# EXERCISE DETAILS
Starting with the line that contains "export LEC_CHECK = 0" and stopping after the line that contains "wire [9:0] xs = xStart[11:2];", copy the entries below exactly. Include nothing else.

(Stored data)
This is an optimization exercise on Yosys and OpenROAD, whose aim is small area, not a production implementation.
Where RTL was checked, it was by simulation tests only, not by an equivalence proof against the original.
The clock port is modelled as an ideal driver; clocking choices that lean on that would not hold on a real chip.
Power and IR drop assume default switching activity.

==> inputs of build 90 <==
==> flow/design.v <==
`timescale 1ns / 1ps
module CF_cross
  #(
    parameter NPPC = 4,
    parameter DATA_WIDTH = 24,
    parameter POSITION_WIDTH = 12,
    parameter FFT_LENGTH = 64,
    parameter HEIGHT = 2160
    )
   (
    input [NPPC * DATA_WIDTH-1:0]  VIDEO_IN_tdata,
    input 			   VIDEO_IN_tvalid,
    input 			   VIDEO_IN_tuser,
    input 			   VIDEO_IN_tlast,
    output 			   VIDEO_IN_tready,
    input [POSITION_WIDTH - 1 : 0] xStart,
    input [POSITION_WIDTH - 1 : 0] yStart,
    output [NPPC * DATA_WIDTH-1:0] VIDEO_OUT_tdata,
    output 			   VIDEO_OUT_tvalid,
    output 			   VIDEO_OUT_tuser,
    output 			   VIDEO_OUT_tlast,
    input 			   VIDEO_OUT_tready,
    input 			   s_axis_video_aclk,
    input 			   s_axis_video_aresetn
    );
   wire 			   PixelValid = VIDEO_IN_tvalid && VIDEO_IN_tready;
   wire 			   LastPixel = VIDEO_IN_tvalid && VIDEO_IN_tready && VIDEO_IN_tlast;
   wire 			   yLine;
   wire 			   xLine;
   wire 			   yLeftBorder;
   wire 			   yRightBorder;
   wire 			   xBorder;
   wire [DATA_WIDTH - 1 : 0] 	   IN_PX3 = VIDEO_IN_tdata[4 * DATA_WIDTH-1-:DATA_WIDTH];
   wire [DATA_WIDTH - 1 : 0] 	   IN_PX2 = VIDEO_IN_tdata[3 * DATA_WIDTH-1-:DATA_WIDTH];
   wire [DATA_WIDTH - 1 : 0] 	   IN_PX1 = VIDEO_IN_tdata[2 * DATA_WIDTH-1-:DATA_WIDTH];
   wire [DATA_WIDTH - 1 : 0] 	   IN_PX0 = VIDEO_IN_tdata[1 * DATA_WIDTH-1-:DATA_WIDTH];
   wire [DATA_WIDTH - 1 : 0] 	   R = 24'hff0000;
   wire [DATA_WIDTH - 1 : 0] 	   B = 24'h000000;
   reg [POSITION_WIDTH - 1 : 0]    xPos;
   reg [POSITION_WIDTH - 1 : 0]    yPos;
   always @(posedge s_axis_video_aclk)
     begin
	if (PixelValid) xPos <= xPos + 1;
	if (LastPixel)
	  begin
	     xPos <= 12'b0;
	     if (yPos == HEIGHT - 1) yPos <= 12'b0;
	     else yPos <= yPos + 1;
	  end
	if (VIDEO_IN_tuser) yPos <= 12'b0;
	if (!s_axis_video_aresetn)
	  begin
	     xPos <= 12'b0;
	     yPos <= 12'b0;
	  end
     end  
   assign xLine = xPos == (xStart + FFT_LENGTH/2)/NPPC;
   assign yLine = (yPos >= (yStart + FFT_LENGTH/2 - 2)) && (yPos < (yStart + FFT_LENGTH/2 + 2));
   assign xBorder = (xPos >= xStart/NPPC) && (xPos < xStart/NPPC + FFT_LENGTH/NPPC) && ((yPos == yStart) || (yPos == yStart + FFT_LENGTH - 1));
   assign yLeftBorder = (yPos >= yStart) && (yPos < yStart + FFT_LENGTH) && (xPos == xStart/NPPC);
   assign yRightBorder = (yPos >= yStart) && (yPos < yStart + FFT_LENGTH) && (xPos == xStart/NPPC + FFT_LENGTH/NPPC - 1);
   assign VIDEO_OUT_tdata = (xBorder || xLine || yLine) ? {R, R, R, R} :
			    yLeftBorder ? {IN_PX3, IN_PX2, IN_PX1, R}:
			    yRightBorder ? {R, IN_PX2, IN_PX1, IN_PX0} :
			    {IN_PX3, IN_PX2, IN_PX1, IN_PX0};
   assign VIDEO_OUT_tvalid = VIDEO_IN_tvalid;
   assign VIDEO_OUT_tuser = VIDEO_IN_tuser;
   assign VIDEO_OUT_tlast = VIDEO_IN_tlast;
   assign VIDEO_IN_tready = VIDEO_OUT_tready;
endmodule
==> flow/run.sh <==
#!/bin/bash
# synth_recipe.tcl (not shown) runs the flow's synth.tcl, then flattens the netlist and writes it again
# the make line also repeats each setting of config.mk as NAME=value (left out here)
make -C /OpenROAD-flow-scripts/flow DESIGN_CONFIG=/design/flow/config.mk WORK_HOME=/design/flow/orfs CLKGATE_MAP_FILE= SYNTH_SCRIPT=/design/flow/synth_recipe.tcl finish
==> flow/config.mk <==
export PLATFORM = sky130hd
export DESIGN_NAME = CF_cross
export DESIGN_NICKNAME = CF_cross
export VERILOG_FILES = /design/flow/design.v
export SDC_FILE = /design/flow/constraint.sdc
export NUM_CORES = 4
export LEC_CHECK = 0
export CAP_MARGIN = 20
export CORE_MARGIN = 2
export CORE_UTILIZATION = 40
export SLEW_MARGIN = 20
==> flow/constraint.sdc <==
create_clock -name core_clock -period 7.0 [get_ports {s_axis_video_aclk}]
set_input_delay 1.4000 -clock core_clock [delete_from_list [all_inputs] [get_ports {s_axis_video_aclk}]]
set_output_delay 1.4000 -clock core_clock [all_outputs]
set_load 0.01 [all_outputs]
==> build 43 (differences from build 90) <==
==> flow/design.v, changed modules only <==
module CF_cross
  #(
    parameter NPPC = 4,
    parameter DATA_WIDTH = 24,
    parameter POSITION_WIDTH = 12,
    parameter FFT_LENGTH = 64,
    parameter HEIGHT = 2160
    )
   (
    input [NPPC * DATA_WIDTH-1:0]  VIDEO_IN_tdata,
    input 			   VIDEO_IN_tvalid,
    input 			   VIDEO_IN_tuser,
    input 			   VIDEO_IN_tlast,
    output 			   VIDEO_IN_tready,
    input [POSITION_WIDTH - 1 : 0] xStart,
    input [POSITION_WIDTH - 1 : 0] yStart,
    output [NPPC * DATA_WIDTH-1:0] VIDEO_OUT_tdata,
    output 			   VIDEO_OUT_tvalid,
    output 			   VIDEO_OUT_tuser,
    output 			   VIDEO_OUT_tlast,
    input 			   VIDEO_OUT_tready,
    input 			   s_axis_video_aclk,
    input 			   s_axis_video_aresetn
    );
   reg [11:0] xPos;
   reg [11:0] yPos;
   wire       acc  = VIDEO_IN_tvalid & VIDEO_OUT_tready;
   wire       last = acc & VIDEO_IN_tlast;
   wire       yWrap = (yPos == HEIGHT - 1);
   wire       xClr  = ~s_axis_video_aresetn | last;
   wire       yClr  = ~s_axis_video_aresetn | VIDEO_IN_tuser | (last & yWrap);
   always @(posedge s_axis_video_aclk) begin
      xPos <= xClr ? 12'd0 : xPos + {11'd0, acc};
      yPos <= yClr ? 12'd0 : yPos + {11'd0, last};
   end
   wire [9:0] xs = xStart[11:2];
   wire [4:0] dxl = {1'b0, xPos[3:0]} - {1'b0, xs[3:0]};    
   wire       xIn = ({1'b0, xPos[11:4]} == {3'b0, xs[9:4]} + {8'd0, dxl[4]});  
   wire       xEq0  = xIn & (dxl[3:0] == 4'd0);
   wire       xEq8  = xIn & (dxl[3:0] == 4'd8);
   wire       xEq15 = xIn & (dxl[3:0] == 4'd15);
   wire [6:0] dyl = {1'b0, yPos[5:0]} - {1'b0, yStart[5:0]};  
   wire       yIn = ({1'b0, yPos[11:6]} == {1'b0, yStart[11:6]} + {6'd0, dyl[6]});  
   wire       yEq0  = yIn & (dyl[5:0] == 6'd0);
   wire       yEq63 = yIn & (dyl[5:0] == 6'd63);
   wire       yMid  = yIn & ((dyl[5:1] == 5'd15) | (dyl[5:1] == 5'd16));  
   wire       allRed = xEq8 | yMid | (xIn & (yEq0 | yEq63));
   wire       red0 = allRed | (yIn & xEq0);
   wire       red3 = allRed | (yIn & xEq15);
   CF_cross_paint p0 (.px(VIDEO_IN_tdata[23:0]),  .red(red0),   .out(VIDEO_OUT_tdata[23:0]));
   CF_cross_paint p1 (.px(VIDEO_IN_tdata[47:24]), .red(allRed), .out(VIDEO_OUT_tdata[47:24]));
   CF_cross_paint p2 (.px(VIDEO_IN_tdata[71:48]), .red(allRed), .out(VIDEO_OUT_tdata[71:48]));
   CF_cross_paint p3 (.px(VIDEO_IN_tdata[95:72]), .red(red3),   .out(VIDEO_OUT_tdata[95:72]));
   assign VIDEO_OUT_tvalid = VIDEO_IN_tvalid;
   assign VIDEO_OUT_tuser = VIDEO_IN_tuser;
   assign VIDEO_OUT_tlast = VIDEO_IN_tlast;
   assign VIDEO_IN_tready = VIDEO_OUT_tready;
endmodule
module CF_cross_paint
  (
   input [23:0]  px,
   input 	 red,
   output [23:0] out
   );
   assign out = red ? 24'hff0000 : px;
endmodule
==> flow/flow/run.sh (new file) <==
#!/bin/bash
# Standard ORFS layout (the standard.sh), with the port buffers that buffer_ports inserts
# made from the smallest buffer cell instead of its default choice.
set -euo pipefail
bash standard.sh "BUFFER_PORTS_ARGS=-buffer_cell sky130_fd_sc_hd__buf_1" finish > standard_flow.log 2>&1
==> flow/standard.sh (new file) <==
#!/bin/bash
# synth_recipe.tcl (not shown) runs the flow's synth.tcl, then flattens the netlist and writes it again
# the make line also repeats each setting of config.mk as NAME=value (left out here)
make -C /OpenROAD-flow-scripts/flow DESIGN_CONFIG=/design/flow/config.mk WORK_HOME=/design/flow/orfs CLKGATE_MAP_FILE= SYNTH_SCRIPT=/design/flow/synth_recipe.tcl "${@:-finish}"
--- a/flow/config.mk
+++ b/flow/config.mk
@@ -11 +11,2 @@
 export SLEW_MARGIN = 20
+export SYNTH_HIERARCHICAL = 1
removed: flow/run.sh
==> impl.org <==
** Die
- Std-Cell Core Area :: about 14000 sq um
- The die covers 15300 sq um.

** Global route
- Global routing used 32.6% of the available met1 tracks.

** Setup path
- CP peak stage delay :: roughly 540 ps
- Buffers and inverters on the worst path :: 3
- The startpoint identified for the worst register-to-register timing path is yPos[11].

** Power and ir drop
- Of the total power, the share spent switching nets is between 30% and 40%.

** Status
- Run status :: no timing/DRC/antenna violations
[end of results for build 90]
==> impl.org <==
** Status
- The flow ran to the end and the layout has no timing, DRC or antenna violations.

** Die
- Std-Cell Core Area :: roughly 6700 sq um
- Die Outline Area :: 7450 sq um

** Power and ir drop
- Switching power share of the total :: between 30 and 40%

** Setup path
- Buffers and inverters on the worst path :: 5

** Global route
- The number of antenna violations at the first check in global routing is 0.
- Global routing consumed, on the met1 layer, 34.6% of the routing resources.
[end of results for build 43]

---

==> run A: inputs <==
CF_cross, a different RTL version from the one above (not shown whole).
Settings: LEC_CHECK=0, CAP_MARGIN=20, CORE_MARGIN=2, CORE_UTILIZATION=40, CTS_BUF_LIST=sky130_fd_sc_hd__clkbuf_2 sky130_fd_sc_hd__clkbuf_4, SLEW_MARGIN=20, SYNTH_HIERARCHICAL=1; clock period 7.0 ns.
standard.sh (not shown) runs the stock make flow with config.mk's settings and CLKGATE_MAP_FILE= SYNTH_SCRIPT=/design/flow/synth_recipe.tcl, a recipe that flattens the netlist after the stock synthesis.
==> flow/flow/run.sh <==
#!/bin/bash
# Standard ORFS layout (the standard.sh) with these changes:
#  - the port buffers that buffer_ports inserts use the smallest buffer cell;
#  - after floorplan, combinational cells are swapped for their smallest drive strength
#    (flow/downsize.tcl); the later repair steps upsize where timing needs it;
#  - after clock tree synthesis, the clock buffers that drive registers are made clkbuf_8
#    (flow/cts_leaves.tcl) to keep the register clock slew low.
set -euo pipefail
here=$(pwd)
bash standard.sh "BUFFER_PORTS_ARGS=-buffer_cell sky130_fd_sc_hd__buf_1" \
  "POST_FLOORPLAN_TCL=$here/flow/downsize.tcl" \
  "POST_CTS_TCL=$here/flow/cts_leaves.tcl" finish > standard_flow.log 2>&1
==> flow/flow/cts_leaves.tcl <==
# After clock tree synthesis: clock buffers that drive register clock pins are made
# sky130_fd_sc_hd__clkbuf_8, so the clock slew at the registers stays well under the limit.
set n 0
set big [get_lib_cells */sky130_fd_sc_hd__clkbuf_8]
foreach inst [[ord::get_db_block] getInsts] {
  set mname [[$inst getMaster] getName]
  if { ![string match "sky130_fd_sc_hd__clkbuf_*" $mname] } { continue }
  if { $mname == "sky130_fd_sc_hd__clkbuf_8" } { continue }
  set drives_reg 0
  foreach it [$inst getITerms] {
    if { ![$it isOutputSignal] } { continue }
    set net [$it getNet]
    if { $net == "NULL" } { continue }
    foreach load [$net getITerms] {
      if { [[$load getMTerm] getName] == "CLK" } { set drives_reg 1 }
    }
  }
  if { $drives_reg } {
    replace_cell [get_cells [$inst getName]] $big
    incr n
  }
}
puts "cts_leaves: resized $n clock buffers"
if { $n > 0 } {
  detailed_placement
  check_placement -verbose
  estimate_parasitics -placement
}
Other scripts of this flow, unchanged in this note and not shown: flow/flow/downsize.tcl
==> run R: changes against run A <==
==> flow/flow/cts_leaves.tcl (replaced) <==
# After clock tree synthesis: clock buffers that drive register clock pins are made
# sky130_fd_sc_hd__clkbuf_8, so the clock slew at the registers stays well under the limit.
set n 0
foreach inst [get_cells *] {
  set lc [get_lib_cells -of_objects $inst]
  if { $lc == "" } { continue }
  if { ![string match "sky130_fd_sc_hd__clkbuf_*" [get_name $lc]] } { continue }
  set drives_reg 0
  foreach pin [get_pins -of_objects $inst -filter "direction == output"] {
    set net [get_nets -of_objects $pin]
    foreach load [get_pins -of_objects $net -filter "direction == input"] {
      if { [get_property $load is_register_clock] } { set drives_reg 1 }
    }
  }
  if { $drives_reg && [get_name $lc] != "sky130_fd_sc_hd__clkbuf_8" } {
    replace_cell $inst [get_lib_cells */sky130_fd_sc_hd__clkbuf_8]
    incr n
  }
}
puts "cts_leaves: resized $n clock buffers"
if { $n > 0 } {
  detailed_placement
  check_placement -verbose
  estimate_parasitics -placement
}
==> notes <==
Synthesized cell count is the same in run A and run R.
Run A passed the timing, DRC and antenna checks. Run R did not get past 4_1_cts.
Synthesized area is the same in run A and run R.
==> figures <==
	run A	run R
Chip Height	87.41 um	87.41 um
Net count of the mapped netlist	425	425
Ys async rst share	0%	0%
Number of distinct library cells after synthesis	21	21
Number of clock sinks seen by CTS	24	24
Final GP Congestion	0.8802	0.8802
HPWL Detailed	6.971 mm	6.971 mm
Cells after synthesis	289	289
Area share of the largest cell type after synthesis	32.64%	32.64%
Port buffer count	223	223
Netlist area before placement	2783 um^2	2783 um^2
Effective utilization at floorplan	41.19%	41.19%
DP Cell Count	590	590
Fraction of the mapped netlist area in adder cells	6.655%	6.655%
Syn_area_per_cell	9.629 um^2	9.629 um^2
Post-detailed-placement cell area	3119 um^2	3119 um^2
Most used flip-flop cell after synthesis	dfxtp_1	dfxtp_1
Outcome	finished clean	did not finish
Last stage reached	-	4_1_cts
Cell taking the most area after synthesis	nor2b_4	nor2b_4
Count of flip-flops with a built-in enable after synthesis	0	0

# EXPECTED ANSWER
export LEC_CHECK = 0
export CAP_MARGIN = 20
export CORE_MARGIN = 2
export CORE_UTILIZATION = 40
export SLEW_MARGIN = 20
==> flow/constraint.sdc <==
create_clock -name core_clock -period 7.0 [get_ports {s_axis_video_aclk}]
set_input_delay 1.4000 -clock core_clock [delete_from_list [all_inputs] [get_ports {s_axis_video_aclk}]]
set_output_delay 1.4000 -clock core_clock [all_outputs]
set_load 0.01 [all_outputs]
==> build 43 (differences from build 90) <==
==> flow/design.v, changed modules only <==
module CF_cross
  #(
    parameter NPPC = 4,
    parameter DATA_WIDTH = 24,
    parameter POSITION_WIDTH = 12,
    parameter FFT_LENGTH = 64,
    parameter HEIGHT = 2160
    )
   (
    input [NPPC * DATA_WIDTH-1:0]  VIDEO_IN_tdata,
    input 			   VIDEO_IN_tvalid,
    input 			   VIDEO_IN_tuser,
    input 			   VIDEO_IN_tlast,
    output 			   VIDEO_IN_tready,
    input [POSITION_WIDTH - 1 : 0] xStart,
    input [POSITION_WIDTH - 1 : 0] yStart,
    output [NPPC * DATA_WIDTH-1:0] VIDEO_OUT_tdata,
    output 			   VIDEO_OUT_tvalid,
    output 			   VIDEO_OUT_tuser,
    output 			   VIDEO_OUT_tlast,
    input 			   VIDEO_OUT_tready,
    input 			   s_axis_video_aclk,
    input 			   s_axis_video_aresetn
    );
   reg [11:0] xPos;
   reg [11:0] yPos;
   wire       acc  = VIDEO_IN_tvalid & VIDEO_OUT_tready;
   wire       last = acc & VIDEO_IN_tlast;
   wire       yWrap = (yPos == HEIGHT - 1);
   wire       xClr  = ~s_axis_video_aresetn | last;
   wire       yClr  = ~s_axis_video_aresetn | VIDEO_IN_tuser | (last & yWrap);
   always @(posedge s_axis_video_aclk) begin
      xPos <= xClr ? 12'd0 : xPos + {11'd0, acc};
      yPos <= yClr ? 12'd0 : yPos + {11'd0, last};
   end
   wire [9:0] xs = xStart[11:2];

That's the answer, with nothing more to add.